ECtHR: Intervention on legal professional privilege in asylum cases

13 May 2026 | Legal submissions, News

The International Commission of Jurists (ICJ), the AIRE Centre (Advice on Individual Rights in Europe), the European Council on Refugees and Exiles (ECRE), the Dutch Council for Refugees (DCR) and the Hungarian Helsinki Committee (HHC) submitted a joint third party intervention before the European Court of Human Rights (ECtHR) in the case of Regvar v. Slovenia. The case addresses the confidentiality of legal advice, assistance, and representation in asylum proceedings.

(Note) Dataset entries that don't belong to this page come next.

From an optimization exercise on the open Yosys and OpenROAD flow, aimed at small area, a short achievable clock period and few clock cycles per item; shortcuts taken in it are not production practice. Only simulation tests tie the RTL to the original design; equivalence was not proved.

## old
==> flow/design.v <==
module cordic_pipe #(
  parameter int W         = 16,
  parameter int AW        = 16,
  parameter int ITER      = 12,
  parameter int GAIN_COMP = 1,
  parameter int IN_REG    = 0,    
  parameter int IPS       = 1,    
  parameter int GSPLIT    = 1,    
  parameter int SKID      = 2     
) (
  input  logic          clk,
  input  logic          rst,
  input  logic          in_valid,
  output logic          in_ready,
  input  logic          in_mode,
  input  logic [W-1:0]  in_x,
  input  logic [W-1:0]  in_y,
  input  logic [AW-1:0] in_z,
  output logic          out_valid,
  input  logic          out_ready,
  output logic          out_mode,
  output logic [W-1:0]  out_x,
  output logic [W-1:0]  out_y,
  output logic [AW-1:0] out_z
);
  localparam int XW = W + 2;
  localparam int BW = XW - 5;   
  localparam int NS = ITER / IPS;
  localparam logic signed [AW-1:0] Z90  = AW'(9000);
  localparam logic signed [AW-1:0] Z180 = AW'(18000);
  function automatic logic [AW-1:0] atan_cdeg(input int i);
    case (i)
      0:  atan_cdeg = 4500;
      1:  atan_cdeg = 2657;
      2:  atan_cdeg = 1404;
      3:  atan_cdeg = 713;
      4:  atan_cdeg = 358;
      5:  atan_cdeg = 179;
      6:  atan_cdeg = 90;
      7:  atan_cdeg = 45;
      8:  atan_cdeg = 22;
      9:  atan_cdeg = 11;
      10: atan_cdeg = 6;
      11: atan_cdeg = 3;
      12: atan_cdeg = 1;
      13: atan_cdeg = 1;
      default: atan_cdeg = 0;
    endcase
  endfunction
  function automatic logic [XW-1:0] addsub(input logic [XW-1:0] a, input logic [XW-1:0] b,
                                           input logic sub);
    logic [XW:0] s;
    s = {a, 1'b1} + {b ^ {XW{sub}}, sub};
    addsub = s[XW:1];
  endfunction
  localparam int NV = IN_REG + 1 + NS + (GSPLIT == 1 ? 2 : 1);   
  logic          en;              
  logic          o_v, s_v, rdy;   
  logic [NV-1:0] vld;
  assign out_valid = o_v;
  always_ff @(posedge clk or posedge rst) begin
    if (rst) vld <= '0;
    else if (en) vld <= {vld[NV-2:0], in_valid};
  end
  logic signed [AW-1:0] zi;
  logic                 r_hi, r_lo, vfold, n_fold, n_kp, n_kn, n_d0;
  assign zi     = in_z;
  assign r_hi   = zi > Z90;             
  assign r_lo   = zi < -Z90;            
  assign vfold  = in_x[W-1];            
  assign n_fold = in_mode ? vfold : (r_hi || r_lo);
  assign n_kp   = in_mode ? (vfold && !in_y[W-1]) : r_lo;
  assign n_kn   = in_mode ? (vfold && in_y[W-1]) : r_hi;
  assign n_d0   = in_mode ? (vfold ? (!in_y[W-1] && in_y != 0) : in_y[W-1])
                          : (r_hi ? (zi >= Z180) : r_lo ? (zi >= -Z180) : !zi[AW-1]);
  logic          i_mode, i_fold, i_kp, i_kn, i_d0;
  logic [W-1:0]  i_x, i_y;
  logic [AW-1:0] i_zm;
  if (IN_REG != 0) begin : g_inreg
    always_ff @(posedge clk) begin
      if (en) begin
        i_mode <= in_mode;
        i_x    <= in_x;
        i_y    <= in_y;
        i_zm   <= in_mode ? '0 : in_z;
        i_fold <= n_fold;
        i_kp   <= n_kp;
        i_kn   <= n_kn;
        i_d0   <= n_d0;
      end
    end
  end else begin : g_noinreg
    assign i_mode = in_mode;
    assign i_x    = in_x;
    assign i_y    = in_y;
    assign i_zm   = in_mode ? '0 : in_z;
    assign i_fold = n_fold;
    assign i_kp   = n_kp;
    assign i_kn   = n_kn;
    assign i_d0   = n_d0;
  end
  logic signed [XW-1:0] ext_x, ext_y, px_n, py_n;
  logic signed [AW-1:0] pz_n;
  assign ext_x = {{2{i_x[W-1]}}, i_x};
  assign ext_y = {{2{i_y[W-1]}}, i_y};
  assign px_n  = i_fold ? -ext_x : ext_x;
  assign py_n  = i_fold ? -ext_y : ext_y;
  if (IN_REG != 0) begin : g_pz_sel
    assign pz_n = i_zm + (i_kp ? Z180 : i_kn ? -Z180 : AW'(0));
  end else begin : g_pz_mux
    logic signed [AW-1:0] zp, zn;
    assign zp   = i_zm + Z180;
    assign zn   = i_zm - Z180;
    assign pz_n = i_kp ? zp : i_kn ? zn : i_zm;
  end
  logic [NS:0]           s_mode, s_dx, s_dy, s_dz;
  logic [NS:0][XW-1:0]   s_x, s_y;
  logic [NS:0][AW-1:0]   s_z;
  always_ff @(posedge clk) begin
    if (en) begin
      s_mode[0] <= i_mode;
      s_x[0]    <= px_n;
      s_y[0]    <= py_n;
      s_z[0]    <= pz_n;
      s_dx[0]   <= i_d0;
      s_dy[0]   <= i_d0;
      s_dz[0]   <= i_d0;
    end
  end
  localparam int NC = NS * (IPS + 1);
  logic [NC-1:0][XW-1:0] cx, cy;
  logic [NC-1:0][AW-1:0] cz;
  logic [NC-1:0]         cdx, cdy, cdz;
  for (genvar k = 0; k < NS; k++) begin : g_stage
    localparam int B = k * (IPS + 1);
    assign cx[B+0]  = s_x[k];
    assign cy[B+0]  = s_y[k];
    assign cz[B+0]  = s_z[k];
    assign cdx[B+0] = s_dx[k];
    assign cdy[B+0] = s_dy[k];
    assign cdz[B+0] = s_dz[k];
    for (genvar j = 0; j < IPS; j++) begin : g_rot
      localparam int I = k * IPS + j;
      localparam logic [AW-1:0] ANG = atan_cdeg(I);
      logic signed [XW-1:0] xv, yv, xs, ys;
      assign xv        = cx[B+j];
      assign yv        = cy[B+j];
      assign xs        = xv >>> I;
      assign ys        = yv >>> I;
      assign cx[B+j+1]   = addsub(cx[B+j], ys, cdx[B+j]);
      assign cy[B+j+1]   = addsub(cy[B+j], xs, !cdy[B+j]);
      assign cz[B+j+1]   = cz[B+j] + (cdz[B+j] ? -ANG : ANG);
      assign cdx[B+j+1]  = s_mode[k] ? cy[B+j+1][XW-1] : !cz[B+j+1][AW-1];
      assign cdy[B+j+1]  = cdx[B+j+1];
      assign cdz[B+j+1]  = cdx[B+j+1];
    end
    always_ff @(posedge clk) begin
      if (en) begin
        s_mode[k+1] <= s_mode[k];
        s_x[k+1]    <= cx[B+IPS];
        s_y[k+1]    <= cy[B+IPS];
        s_z[k+1]    <= cz[B+IPS];
        s_dx[k+1]   <= cdx[B+IPS];
        s_dy[k+1]   <= cdy[B+IPS];
        s_dz[k+1]   <= cdz[B+IPS];
      end
    end
  end
  logic signed [XW-1:0] l_x, l_y, g_x, g_y;
  logic          g_mode;
  logic [AW-1:0] g_z;
  assign l_x = s_x[NS];
  assign l_y = s_y[NS];
  if (GSPLIT == 1) begin : g_gain2
    logic signed [XW-1:0] ga_x, ga_y;
    logic signed [BW-1:0] gb_x, gb_y;
    logic          ga_mode;
    logic [AW-1:0] ga_z;
    always_ff @(posedge clk) begin
      if (en) begin
        ga_mode <= s_mode[NS];
        ga_z    <= s_z[NS];
        ga_x    <= (l_x >>> 1) + (l_x >>> 3);
        ga_y    <= (l_y >>> 1) + (l_y >>> 3);
        gb_x    <= BW'(l_x >>> 6) + BW'(l_x >>> 9);
        gb_y    <= BW'(l_y >>> 6) + BW'(l_y >>> 9);
        g_mode  <= ga_mode;
        g_z     <= ga_z;
        g_x     <= ga_x - XW'(gb_x);
        g_y     <= ga_y - XW'(gb_y);
      end
    end
  end else if (GSPLIT == 2) begin : g_gainh
    logic signed [XW-1:0] ga_x, ga_y;
    logic signed [BW-1:0] gb_x, gb_y;
    always_ff @(posedge clk) begin
      if (en) begin
        g_mode <= s_mode[NS];
        g_z    <= s_z[NS];
        ga_x   <= (l_x >>> 1) + (l_x >>> 3);
        ga_y   <= (l_y >>> 1) + (l_y >>> 3);
        gb_x   <= BW'(l_x >>> 6) + BW'(l_x >>> 9);
        gb_y   <= BW'(l_y >>> 6) + BW'(l_y >>> 9);
      end
    end
    assign g_x = ga_x - XW'(gb_x);
    assign g_y = ga_y - XW'(gb_y);
  end else begin : g_gain1
    always_ff @(posedge clk) begin
      if (en) begin
        g_mode <= s_mode[NS];
        g_z    <= s_z[NS];
        g_x    <= (l_x >>> 1) + (l_x >>> 3) - (l_x >>> 6) - (l_x >>> 9);
        g_y    <= (l_y >>> 1) + (l_y >>> 3) - (l_y >>> 6) - (l_y >>> 9);
      end
    end
  end
  function automatic logic [W-1:0] sat(input logic signed [XW-1:0] v);
    if (v[XW-1:W-1] != {(XW-W+1){v[XW-1]}}) sat = {v[XW-1], {(W-1){!v[XW-1]}}};
    else                                    sat = v[W-1:0];
  endfunction
  logic [3*W:0] res, skid;
  assign res = GAIN_COMP != 0 ? {g_mode, sat(g_x), sat(g_y), g_z}
                              : {s_mode[NS], sat(l_x), sat(l_y), s_z[NS]};
  if (SKID == 1) begin : g_skid
    logic push, o_v_n, s_v_n;
    assign en       = !s_v;
    assign in_ready = rdy;
    assign push     = en && vld[NV-1];
    assign o_v_n    = s_v || push || (o_v && !out_ready);
    assign s_v_n    = s_v ? !out_ready : (push && o_v && !out_ready);
    always_ff @(posedge clk or posedge rst) begin
      if (rst) begin
        o_v <= 1'b0;
        s_v <= 1'b0;
        rdy <= 1'b1;
      end else begin
        o_v <= o_v_n;
        s_v <= s_v_n;
        rdy <= !s_v_n;
      end
    end
    always_ff @(posedge clk) begin
      if (!s_v) skid <= res;
      if (!o_v || out_ready) {out_mode, out_x, out_y, out_z} <= s_v ? skid : res;
    end
  end else if (SKID == 2) begin : g_noreg
    assign en       = !o_v || out_ready;
    assign in_ready = en;
    assign s_v      = 1'b0;
    assign rdy      = 1'b1;
    assign skid     = '0;
    assign o_v      = vld[NV-1];
    assign {out_mode, out_x, out_y, out_z} = res;
  end else begin : g_noskid
    assign en       = !o_v || out_ready;
    assign in_ready = en;
    assign s_v      = 1'b0;
    assign rdy      = 1'b1;
    assign skid     = '0;
    always_ff @(posedge clk or posedge rst) begin
      if (rst) o_v <= 1'b0;
      else if (en) o_v <= vld[NV-1];
    end
    always_ff @(posedge clk) begin
      if (en) {out_mode, out_x, out_y, out_z} <= res;
    end
  end
endmodule
Settings: LEC_CHECK=0, CAP_MARGIN=20, CORE_MARGIN=2, CORE_UTILIZATION=60, CTS_BUF_LIST=sky130_fd_sc_hd__clkbuf_8 sky130_fd_sc_hd__clkbuf_4, CTS_CLUSTER_DIAMETER=60, CTS_CLUSTER_SIZE=30, SETUP_SLACK_MARGIN=1.2, SLEW_MARGIN=20; clock period 4.4 ns.
run.sh (not shown) runs the stock make flow with config.mk's settings and CLKGATE_MAP_FILE= SYNTH_SCRIPT=/design/flow/synth_recipe.tcl, a recipe that flattens the netlist after the stock synthesis.
Testbench counts of old, summed over its fixed seeds: cycles 8,120, items 8,000.
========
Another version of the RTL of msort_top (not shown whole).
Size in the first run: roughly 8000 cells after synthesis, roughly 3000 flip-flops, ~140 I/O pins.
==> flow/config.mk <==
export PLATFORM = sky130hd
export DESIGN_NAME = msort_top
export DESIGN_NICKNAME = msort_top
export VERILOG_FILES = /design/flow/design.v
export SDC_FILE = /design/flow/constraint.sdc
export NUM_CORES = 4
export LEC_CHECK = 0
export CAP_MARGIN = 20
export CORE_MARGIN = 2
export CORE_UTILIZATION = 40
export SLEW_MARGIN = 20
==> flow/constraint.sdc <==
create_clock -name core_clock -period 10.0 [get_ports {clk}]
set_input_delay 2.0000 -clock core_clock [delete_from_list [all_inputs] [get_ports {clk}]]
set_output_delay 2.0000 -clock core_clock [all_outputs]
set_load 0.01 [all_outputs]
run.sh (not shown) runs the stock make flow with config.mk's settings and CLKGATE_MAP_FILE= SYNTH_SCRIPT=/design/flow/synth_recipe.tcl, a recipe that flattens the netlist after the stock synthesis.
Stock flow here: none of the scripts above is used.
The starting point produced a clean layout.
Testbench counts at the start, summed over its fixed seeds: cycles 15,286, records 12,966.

Since 2021, Slovenian law requires State appointed refugee counsellors to disclose to the asylum authority, the Ministry of Interior, specific information about asylum seekers, such as their identity, age, or facts that may exclude them from international protection; failing to do so, they may be dismissed from their function. The interveners submit that such measures interfere with the confidentiality protected under Article 8 of the European Convention on Human Rights (ECHR), which protects lawyer-client communication as part of private life.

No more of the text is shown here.